Wednesday, May 22, 2013
For Medical Students
Med school debt deters from meeting nation's care needs
AMA testimony at a recent public forum on excessive education debt outlined the societal implications of the mounting cost of attending medical school.
AMA Medical Student Section (MSS) Government Relations Advocacy Fellow John Corker explained that the growing debt burden shouldered by medical school graduates—which exceeds $200,000 for more than one-third of students graduating with education debt—can lead to a number of adverse effects for health care in the United States.
"The rising medical student debt burden presents a serious financial disincentive to us creating a representative and adequate physician workforce … needed to address the unique health care needs of this country," Corker said.

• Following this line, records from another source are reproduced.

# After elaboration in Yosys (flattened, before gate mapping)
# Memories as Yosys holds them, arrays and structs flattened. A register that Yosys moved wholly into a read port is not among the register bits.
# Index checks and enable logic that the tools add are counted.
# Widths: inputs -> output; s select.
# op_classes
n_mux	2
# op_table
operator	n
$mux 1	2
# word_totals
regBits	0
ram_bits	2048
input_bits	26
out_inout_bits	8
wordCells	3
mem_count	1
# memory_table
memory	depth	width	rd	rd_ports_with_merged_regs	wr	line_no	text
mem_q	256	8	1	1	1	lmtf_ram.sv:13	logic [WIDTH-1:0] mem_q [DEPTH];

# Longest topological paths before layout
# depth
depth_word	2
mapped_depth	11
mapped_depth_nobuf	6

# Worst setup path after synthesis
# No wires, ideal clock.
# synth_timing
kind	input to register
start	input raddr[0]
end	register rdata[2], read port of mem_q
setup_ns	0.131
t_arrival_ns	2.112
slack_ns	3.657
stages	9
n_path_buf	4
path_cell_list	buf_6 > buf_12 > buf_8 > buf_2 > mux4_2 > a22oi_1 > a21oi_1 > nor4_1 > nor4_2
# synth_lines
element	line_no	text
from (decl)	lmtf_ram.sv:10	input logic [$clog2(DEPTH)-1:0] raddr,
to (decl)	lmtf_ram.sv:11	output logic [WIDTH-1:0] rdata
<file path="config.mk">
export PLATFORM = sky130hd
export DESIGN_NAME = bcd_time_readout_decoder_core
export DESIGN_NICKNAME = d
export VERILOG_FILES = /design/src/hdl/bcdtr_pkg.sv /design/src/hdl/bcdtr_front.sv /design/src/hdl/bcdtr_queue.sv /design/src/hdl/bcdtr_back.sv /design/src/hdl/bcd_time_readout_decoder_core.sv
export SDC_FILE = /design/constraint.sdc
export NUM_CORES = 1
export LEC_CHECK = 0
export ABC_CLOCK_PERIOD_IN_PS = 13120
export BUFFER_PORTS_ARGS = -buffer_cell sky130_fd_sc_hd__clkbuf_2
export CORE_MARGIN = 3
export CORE_UTILIZATION = 50
export DETAILED_ROUTE_END_ITERATION = 7
export HOLD_SLACK_MARGIN = 0.1
export PLACE_DENSITY = 0.64
export SLEW_MARGIN = 10
export SYNTH_ARGS = -nofsm -noshare
export SYNTH_HDL_FRONTEND = slang
export SYNTH_SLANG_ARGS = --single-unit
export TNS_END_PERCENT = 10
</file>
<file path="constraint.sdc">
create_clock -name clock -period 13.12 [get_ports clock]
set_input_delay 2.624 -clock clock [delete_from_list [all_inputs] [get_ports clock]]
set_output_delay 2.624 -clock clock [all_outputs]
set_load 0.01 [all_outputs]
</file>
<file path="src/hdl/bcdtr_pkg.sv">
`timescale 1ns / 1ps
// ----------------------------------------------------------------------------
// BCD time readout decoder package
// Shared types, status codes and digit helpers for the time readout decoder.
// ----------------------------------------------------------------------------
package bcdtr_pkg;

   localparam int WORD_W   = 16;
   localparam int MJD_W    = 17;
   localparam int MS_W     = 30;
   localparam int STATUS_W = 2;
   localparam int DAYF_W   = 12;

   // Status codes of a result word.
   localparam logic [STATUS_W-1:0] STATUS_OK        = 2'd0;
   localparam logic [STATUS_W-1:0] STATUS_SIGNAL    = 2'd1;
   localparam int                  STATUS_BAD_DAY_I = 2;
   localparam logic [STATUS_W-1:0] STATUS_BAD_DAY   = 2'(STATUS_BAD_DAY_I);

   // Status bit positions in the fourth readout word.
   localparam int SIGNAL_ERR_BIT = 12;
   localparam int LOCKED_BIT     = 13;

   // Queue between the classifier and the decode sequencer.
   localparam int QUEUE_DEPTH = 2;
   localparam int QUEUE_PTR_W = 1;
   localparam int QUEUE_CNT_W = 2;

   typedef struct packed {
      logic lock_lost;
      logic signal_recovered;
      logic day_recovered;
      logic unlock_began;
      logic lock_regained;
   } notice_type;

   typedef struct packed {
      logic [WORD_W-1:0]   word0;
      logic [WORD_W-1:0]   word1;
      logic [WORD_W-1:0]   word2;
      logic [DAYF_W-1:0]   day_bcd;
      logic [STATUS_W-1:0] status;
      notice_type          notice;
   } entry_type;

   typedef struct packed {
      logic full;
      logic empty;
   } queue_status_type;

   // Two-digit value, each nibble weighted as it stands (no range check).
   function automatic logic [7:0] dec2(input logic [3:0] tens, input logic [3:0] ones);
      dec2 = {4'd0, tens} * 8'd10 + {4'd0, ones};
   endfunction

   // Three-digit value, each nibble weighted as it stands.
   function automatic logic [10:0] dec3(input logic [3:0] hundreds, input logic [3:0] tens,
                                        input logic [3:0] ones);
      dec3 = {7'd0, hundreds} * 11'd100 + {7'd0, tens} * 11'd10 + {7'd0, ones};
   endfunction

endpackage

</file>
<file path="src/hdl/bcdtr_front.sv">
`timescale 1ns / 1ps
// ----------------------------------------------------------------------------
// BCD time readout classifier
// Accepts readout words, classifies the status and updates the sticky flags.
// ----------------------------------------------------------------------------
module bcdtr_front (
   input  logic                              clock,
   input  logic                              reset,
   input  logic                              req_valid,
   output logic                              req_ready,
   input  logic [bcdtr_pkg::WORD_W-1:0]      req_time_word0,
   input  logic [bcdtr_pkg::WORD_W-1:0]      req_time_word1,
   input  logic [bcdtr_pkg::WORD_W-1:0]      req_time_word2,
   input  logic [bcdtr_pkg::WORD_W-1:0]      req_time_word3,
   input  logic                              queue_full,
   output logic                              push,
   output bcdtr_pkg::entry_type              push_entry
);

   logic signal_seen_ff, signal_seen_in;
   logic bad_day_seen_ff, bad_day_seen_in;
   logic unlock_seen_ff, unlock_seen_in;
   logic signal_err, day_zero, locked;

   assign req_ready  = !queue_full;
   assign push       = req_valid && req_ready;
   assign signal_err = req_time_word3[bcdtr_pkg::SIGNAL_ERR_BIT];
   assign locked     = req_time_word3[bcdtr_pkg::LOCKED_BIT];
   assign day_zero   = (req_time_word3[bcdtr_pkg::DAYF_W-1:0] == '0);

   always_comb begin
      push_entry.word0   = req_time_word0;
      push_entry.word1   = req_time_word1;
      push_entry.word2   = req_time_word2;
      push_entry.day_bcd = req_time_word3[bcdtr_pkg::DAYF_W-1:0];
      push_entry.status  = bcdtr_pkg::STATUS_OK;
      push_entry.notice  = '0;
      signal_seen_in     = signal_seen_ff;
      bad_day_seen_in    = bad_day_seen_ff;
      unlock_seen_in     = unlock_seen_ff;
      if (signal_err) begin
         push_entry.status = bcdtr_pkg::STATUS_SIGNAL;
         signal_seen_in    = 1'b1;
      end else begin
         if (signal_seen_ff) begin
            signal_seen_in                     = 1'b0;
            push_entry.notice.signal_recovered = 1'b1;
         end
         if (day_zero) begin
            push_entry.status = bcdtr_pkg::STATUS_BAD_DAY;
            bad_day_seen_in   = 1'b1;
         end else begin
            if (bad_day_seen_ff) begin
               bad_day_seen_in                 = 1'b0;
               push_entry.notice.day_recovered = 1'b1;
            end
            if (!locked) begin
               push_entry.notice.lock_lost = 1'b1;
               if (!unlock_seen_ff) begin
                  unlock_seen_in                 = 1'b1;
                  push_entry.notice.unlock_began = 1'b1;
               end
            end else if (unlock_seen_ff) begin
               unlock_seen_in                  = 1'b0;
               push_entry.notice.lock_regained = 1'b1;
            end
         end
      end
   end

   always_ff @(posedge clock) begin
      if (reset) begin
         signal_seen_ff  <= 1'b0;
         bad_day_seen_ff <= 1'b0;
         unlock_seen_ff  <= 1'b0;
      end else if (push) begin
         signal_seen_ff  <= signal_seen_in;
         bad_day_seen_ff <= bad_day_seen_in;
         unlock_seen_ff  <= unlock_seen_in;
      end
   end

endmodule

</file>
<file path="src/hdl/bcdtr_queue.sv">
`timescale 1ns / 1ps
// ----------------------------------------------------------------------------
// BCD time readout queue
// Two-entry first-in first-out queue between classifier and decoder.
// ----------------------------------------------------------------------------
module bcdtr_queue (
   input  logic                        clock,
   input  logic                        reset,
   input  logic                        push,
   input  bcdtr_pkg::entry_type        push_entry,
   input  logic                        pop,
   output bcdtr_pkg::entry_type        head_entry,
   output bcdtr_pkg::queue_status_type queue_status
);

   bcdtr_pkg::entry_type                 slot_ff [bcdtr_pkg::QUEUE_DEPTH];
   logic [bcdtr_pkg::QUEUE_PTR_W-1:0]    wr_ptr_ff, rd_ptr_ff;
   logic [bcdtr_pkg::QUEUE_CNT_W-1:0]    count_ff, count_in;

   assign head_entry         = slot_ff[rd_ptr_ff];
   assign queue_status.full  = (count_ff == bcdtr_pkg::QUEUE_CNT_W'(bcdtr_pkg::QUEUE_DEPTH));
   assign queue_status.empty = (count_ff == '0);

   always_comb begin
      count_in = count_ff;
      if (push && !pop) begin
         count_in = count_ff + 1'b1;
      end else if (pop && !push) begin
         count_in = count_ff - 1'b1;
      end
   end

   always_ff @(posedge clock) begin
      if (push) begin
         slot_ff[wr_ptr_ff] <= push_entry;
      end
   end

   always_ff @(posedge clock) begin
      if (reset) begin
         wr_ptr_ff <= '0;
         rd_ptr_ff <= '0;
         count_ff  <= '0;
      end else begin
         count_ff <= count_in;
         if (push) begin
            wr_ptr_ff <= wr_ptr_ff + 1'b1;
         end
         if (pop) begin
            rd_ptr_ff <= rd_ptr_ff + 1'b1;
         end
      end
   end

endmodule

</file>
<file path="src/hdl/bcdtr_back.sv">
`timescale 1ns / 1ps
// ----------------------------------------------------------------------------
// BCD time readout decode sequencer
// Weights the BCD digits and builds the day number and millisecond of day.
// ----------------------------------------------------------------------------
module bcdtr_back (
   input  logic                               clock,
   input  logic                               reset,
   input  logic [bcdtr_pkg::MJD_W-1:0]        year_start,
   input  bcdtr_pkg::entry_type               head_entry,
   input  logic                               queue_empty,
   output logic                               pop,
   output logic                               rsp_valid,
   input  logic                               rsp_ready,
   output logic [bcdtr_pkg::MJD_W-1:0]        rsp_day_number_mjd,
   output logic [bcdtr_pkg::MS_W-1:0]         rsp_ms_of_day,
   output logic [bcdtr_pkg::STATUS_W-1:0]     rsp_status,
   output logic                               rsp_lock_lost,
   output logic                               rsp_signal_recovered,
   output logic                               rsp_day_recovered,
   output logic                               rsp_unlock_began,
   output logic                               rsp_lock_regained
);

   localparam logic [1:0] ST_IDLE = 2'd0;
   localparam logic [1:0] ST_HM   = 2'd1;
   localparam logic [1:0] ST_HMS  = 2'd2;
   localparam logic [1:0] ST_MS   = 2'd3;

   logic [1:0]                         state_ff, state_in;
   logic [7:0]                         hour_ff, min_ff, sec_ff;
   logic [10:0]                        msec_ff;
   logic [bcdtr_pkg::MJD_W-1:0]        day_ff;
   logic [bcdtr_pkg::STATUS_W-1:0]     status_ff;
   bcdtr_pkg::notice_type              notice_ff;
   logic [19:0]                        acc_ff, acc_in;
   logic                               load, finish, out_free;
   logic [10:0]                        msec_hi, usec_lo, dayno;
   logic [bcdtr_pkg::MS_W-1:0]         ms_full;

   logic                               rsp_valid_ff;
   logic [bcdtr_pkg::MJD_W-1:0]        rsp_day_ff;
   logic [bcdtr_pkg::MS_W-1:0]         rsp_ms_ff;
   logic [bcdtr_pkg::STATUS_W-1:0]     rsp_status_ff;
   bcdtr_pkg::notice_type              rsp_notice_ff;

   // Milliseconds from the upper three fractional digits; the lower three
   // can reach 1665 microseconds, which carries at most one millisecond.
   assign msec_hi = bcdtr_pkg::dec3(head_entry.word1[7:4], head_entry.word1[3:0],
                                    head_entry.word0[15:12]);
   assign usec_lo = bcdtr_pkg::dec3(head_entry.word0[11:8], head_entry.word0[7:4],
                                    head_entry.word0[3:0]);
   assign dayno   = bcdtr_pkg::dec3(head_entry.day_bcd[11:8], head_entry.day_bcd[7:4],
                                    head_entry.day_bcd[3:0]);
   assign ms_full = bcdtr_pkg::MS_W'(acc_ff) * 30'd1000 + bcdtr_pkg::MS_W'(msec_ff);
   assign out_free = !rsp_valid_ff || rsp_ready;

   always_comb begin
      state_in = state_ff;
      acc_in   = acc_ff;
      load     = 1'b0;
      finish   = 1'b0;
      case (state_ff)
         ST_IDLE: begin
            if (!queue_empty) begin
               load     = 1'b1;
               state_in = ST_HM;
            end
         end
         ST_HM: begin
            acc_in   = 20'(hour_ff) * 20'd60 + 20'(min_ff);
            state_in = ST_HMS;
         end
         ST_HMS: begin
            acc_in   = acc_ff * 20'd60 + 20'(sec_ff);
            state_in = ST_MS;
         end
         ST_MS: begin
            if (out_free) begin
               finish = 1'b1;
               if (!queue_empty) begin
                  load     = 1'b1;
                  state_in = ST_HM;
               end else begin
                  state_in = ST_IDLE;
               end
            end
         end
         default: begin
            state_in = ST_IDLE;
         end
      endcase
   end

   assign pop = load;

   always_ff @(posedge clock) begin
      acc_ff <= acc_in;
      if (load) begin
         hour_ff   <= bcdtr_pkg::dec2(head_entry.word2[15:12], head_entry.word2[11:8]);
         min_ff    <= bcdtr_pkg::dec2(head_entry.word2[7:4], head_entry.word2[3:0]);
         sec_ff    <= bcdtr_pkg::dec2(head_entry.word1[15:12], head_entry.word1[11:8]);
         msec_ff   <= msec_hi + 11'(usec_lo >= 11'd1000);
         day_ff    <= year_start + bcdtr_pkg::MJD_W'(dayno) - 17'd1;
         status_ff <= head_entry.status;
         notice_ff <= head_entry.notice;
      end
      if (finish) begin
         rsp_status_ff <= status_ff;
         rsp_notice_ff <= notice_ff;
         if (status_ff == bcdtr_pkg::STATUS_OK) begin
            rsp_day_ff <= day_ff;
            rsp_ms_ff  <= ms_full;
         end else begin
            rsp_day_ff <= '0;
            rsp_ms_ff  <= '0;
         end
      end
   end

   always_ff @(posedge clock) begin
      if (reset) begin
         state_ff     <= ST_IDLE;
         rsp_valid_ff <= 1'b0;
      end else begin
         state_ff <= state_in;
         if (finish) begin
            rsp_valid_ff <= 1'b1;
         end else if (rsp_ready) begin
            rsp_valid_ff <= 1'b0;
         end
      end
   end

   assign rsp_valid            = rsp_valid_ff;
   assign rsp_day_number_mjd   = rsp_day_ff;
   assign rsp_ms_of_day        = rsp_ms_ff;
   assign rsp_status           = rsp_status_ff;
   assign rsp_lock_lost        = rsp_notice_ff.lock_lost;
   assign rsp_signal_recovered = rsp_notice_ff.signal_recovered;
   assign rsp_day_recovered    = rsp_notice_ff.day_recovered;
   assign rsp_unlock_began     = rsp_notice_ff.unlock_began;
   assign rsp_lock_regained    = rsp_notice_ff.lock_regained;

endmodule

</file>
<file path="src/hdl/bcd_time_readout_decoder_core.sv">
`timescale 1ns / 1ps
// ----------------------------------------------------------------------------
// BCD time readout decoder core
// Decodes a four-word BCD time snapshot into a day number and ms of day.
// ----------------------------------------------------------------------------
// A request word passes the queue, the digit registers and three multiply
// steps (hours to minutes, minutes to seconds, seconds to ms) to the output
// register. Words are decoded one at a time; a stalled output holds them.
// Reset (synchronous, active high) empties the queue and output register,
// clears the three sticky flags and sets year_start_mjd to zero.
// ----------------------------------------------------------------------------
module bcd_time_readout_decoder_core (
   input  logic                               clock,
   input  logic                               reset,
   // Configuration write channel.
   input  logic                               csr_valid,
   output logic                               csr_ready,
   input  logic [bcdtr_pkg::MJD_W-1:0]        csr_year_start_mjd,
   // Request channel: one snapshot of four readout words.
   input  logic                               req_valid,
   output logic                               req_ready,
   input  logic [bcdtr_pkg::WORD_W-1:0]       req_time_word0,
   input  logic [bcdtr_pkg::WORD_W-1:0]       req_time_word1,
   input  logic [bcdtr_pkg::WORD_W-1:0]       req_time_word2,
   input  logic [bcdtr_pkg::WORD_W-1:0]       req_time_word3,
   // Response channel.
   output logic                               rsp_valid,
   input  logic                               rsp_ready,
   output logic [bcdtr_pkg::MJD_W-1:0]        rsp_day_number_mjd,
   output logic [bcdtr_pkg::MS_W-1:0]         rsp_ms_of_day,
   output logic [bcdtr_pkg::STATUS_W-1:0]     rsp_status,
   output logic                               rsp_lock_lost,
   output logic                               rsp_signal_recovered,
   output logic                               rsp_day_recovered,
   output logic                               rsp_unlock_began,
   output logic                               rsp_lock_regained
);

   logic [bcdtr_pkg::MJD_W-1:0]   year_start_ff;
   logic                          push, pop;
   bcdtr_pkg::entry_type          push_entry, head_entry;
   bcdtr_pkg::queue_status_type   queue_status;

   // The year start register takes a write in any cycle. The user must change
   // it only while the decoder is idle; the core does not enforce this.
   assign csr_ready = 1'b1;

   always_ff @(posedge clock) begin
      if (reset) begin
         year_start_ff <= '0;
      end else if (csr_valid) begin
         year_start_ff <= csr_year_start_mjd;
      end
   end

   // The classifier settles status and the transition notices at accept
   // time, so the sticky flags follow the order of the request words.
   bcdtr_front u_front (
      .clock          (clock),
      .reset          (reset),
      .req_valid      (req_valid),
      .req_ready      (req_ready),
      .req_time_word0 (req_time_word0),
      .req_time_word1 (req_time_word1),
      .req_time_word2 (req_time_word2),
      .req_time_word3 (req_time_word3),
      .queue_full     (queue_status.full),
      .push           (push),
      .push_entry     (push_entry)
   );

   // The queue lets the classifier keep taking words while the sequencer
   // works or the response side stalls.
   bcdtr_queue u_queue (
      .clock        (clock),
      .reset        (reset),
      .push         (push),
      .push_entry   (push_entry),
      .pop          (pop),
      .head_entry   (head_entry),
      .queue_status (queue_status)
   );

   // The sequencer weights the digits and holds the result in the output
   // register until the response side takes it.
   bcdtr_back u_back (
      .clock                (clock),
      .reset                (reset),
      .year_start           (year_start_ff),
      .head_entry           (head_entry),
      .queue_empty          (queue_status.empty),
      .pop                  (pop),
      .rsp_valid            (rsp_valid),
      .rsp_ready            (rsp_ready),
      .rsp_day_number_mjd   (rsp_day_number_mjd),
      .rsp_ms_of_day        (rsp_ms_of_day),
      .rsp_status           (rsp_status),
      .rsp_lock_lost        (rsp_lock_lost),
      .rsp_signal_recovered (rsp_signal_recovered),
      .rsp_day_recovered    (rsp_day_recovered),
      .rsp_unlock_began     (rsp_unlock_began),
      .rsp_lock_regained    (rsp_lock_regained)
   );

endmodule

</file>
==> results of run 1 <==
==> worst paths after layout <==
| check | startpoint | to | depth (start not counted) |
|---|---|---|---|
| min reg2reg | u_back.notice_ff[2] | u_back.rsp_day_recovered | 0 |
| min | u_back.notice_ff[2] | u_back.rsp_day_recovered | 0 |
| max reg2reg | flop | u_back.msec_ff[9] | 27 |
| max | flop | u_back.msec_ff[9] | 27 |
==> flip-flops by register name, indices dropped and copies added (netlist names), 5 cells and up, named ones only <==
register                   count
u_back.rsp_day_number_mjd     17
u_back.rsp_ms_of_day          30
u_back.notice_ff               5
u_back.min_ff                  8
u_back.sec_ff                  8
u_back.acc_ff                 20
u_back.day_ff                 17
u_back.hour_ff                 8
u_back.msec_ff                11
u_queue.slot_ff              132
year_start_ff                 17
==> cells in the final DEF (no fill, tap or decap), types with 17 or more instances in the layout <==
cell	instances
nor3_1	17
dfxtp_1	27
a21o_1	30
nand3_1	22
clkbuf_16	34
o21ai_0	44
fa_1	123
nand2_1	51
nor2_1	118
ha_1	242
a21oi_1	81
inv_1	264
mux2i_1	43
mux2_2	49
nor2b_1	31
and2_1	28
clkbuf_2	138
edfxtp_1	265
xor2_1	53
xnor2_1	94
==> stage by stage <==
| stage | instance area (um^2) | utilization [%] | hold slack (ps) | setup slack (ps) | std cells |
|---|---|---|---|---|---|
| detailed placement | 21900 | 54.5 | 406 | 6710 | 2410 |
| floorplan | 20600 | - | 400 | 2470 | 1766 |
| CTS | 23000 | 57.3 | 420 | 6680 | 2471 |
| finish | 23000 | 57.3 | 418 | 6770 | 2471 |
| global route | 23000 | 57.3 | 428 | 6210 | 2471 |
| global placement | 21900 | 54.5 | 403 | 6790 | 2410 |
==> metal layers <==
layer	GRT usage [%]	up-vias	wire [um]	share of wire, %
met5	0	-	0	0
met4	4.23	0	658	1.8
met3	2.81	43	1400	3.8
met2	28.5	188	17300	47
met1	24.1	6028	17800	48
li1	-	6408	-	-
==> logic make-up after synthesis <==
logic type	Yosys count	share of synthesized area, %
adder cells (fa/ha/maj)	365	26.7
AND/OR/NAND/NOR	336	8.10
flip-flops	293	41.4
buffers and inverters	290	5.31
AO/OA/AOI/OAI	242	7.46
XOR/XNOR	147	6.26
multiplexers	92	4.77
other	1	0.0182
==> worst reg2reg max path, stage by stage (launching register included) <==
cell and delay, ps:
dfxtp_4 470, buf_4 640, mux2_2 520, ha_1 310, ha_1 230, fa_1 440, ha_1 310, ha_1 320
o21ai_0 80, nand2b_1 100, a21oi_1 150, nor2b_1 60, o21ai_0 230, a21oi_1 100, o21ai_0 160, a21oi_1 120
ha_1 210, ha_1 190, inv_1 70, fa_1 210, inv_1 60, a21oi_1 130, o21ai_0 130, a21o_1 210
a21o_1 200, a21o_1 190, a21oi_1 170, xor2_1 80
==> final cells by class <==
cell class / count / area share [%]
Tap cell: 525 / 2.85
Clock buffer: 47 / 4.00
Inverter: 264 / 4.31
Timing Repair Buffer: 145 / 3.23
Clock inverter: 14 / 0.859
Multi-Input combinational cell: 1183 / 47.7
Sequential cell: 293 / 37.0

He noted that the daunting price of medical education deters many qualified students from diverse ethnic and socioeconomic backgrounds from attending medical school. With recent health reforms seeking to eliminate health care disparities in the U.S. population, such financial considerations are obstacles to producing a physician workforce more reflective of the general population.
Corker also described the effect debt can have on graduates' career choices. Despite a growing shortage of primary care physicians, many students feel forced to choose higher-paying specialties. At the same time, physicians who have completed their training may steer away from high-need geographic areas in favor of locations offering higher pay.
Visit the AMA-MSS' "Advocacy and Policy Central" Web page for additional information about medical student debt and the AMA's work on this important issue for the nation.
Shape policy, attend special events at June meeting
Medical students can help set AMA policy and participate in a wide variety of events at the AMA Medical Student Section (MSS) Annual Meeting June 13-15 in Chicago. Register now.
In addition to AMA policy debate, the meeting features special events that can help equip students for their medical careers. Some of this year's highlights include:
Keynote address. New York Times bestselling author and Johns Hopkins surgeon Marty Makary, MD, will discuss his newest book Unaccountable: What Hospitals Won't Tell You and How Transparency Can Revolutionize Health Care. Dr. Makary is co-developer of "The Surgical Checklist" and has chaired the World Health Organization's workgroup to measure surgical quality worldwide. Dr. Makary will speak from 10 to 11 a.m. June 15 in Regency A-C.
10th annual Medical Specialty Showcase. Interact with physicians from specialties represented in the AMA House of Delegates, including radiology, OB/GYN, orthopaedics and emergency medicine. Attendees also will receive information and assistance in career decision-making. The event runs from 11:30 a.m. to 1:30 p.m. June 15 in the Riverside East Exhibit Hall.
Innovations in Medicine. This special program will feature speakers who will create an intellectual chemistry that captures the audience's imagination and triggers exciting conversations. Speakers will share inspiring and thought-provoking talks that will focus on innovations across health care and medicine. Talks run from 4 to 5:30 p.m. on June 14 in the Riverside East Exhibit Hall.
AMA Welcome Reception. Mingle with friends and colleagues and find out which of the proposals to transform medical education submitted by more than 80 percent of the nation's medical schools have been selected as part of the AMA's $10 million Accelerating Change in Medical Education initiative. This festive evening of lively conversation, food, drink and relaxation will take place from 7 to 9 p.m. at the Chicago Cultural Center, 78 E. Washington St.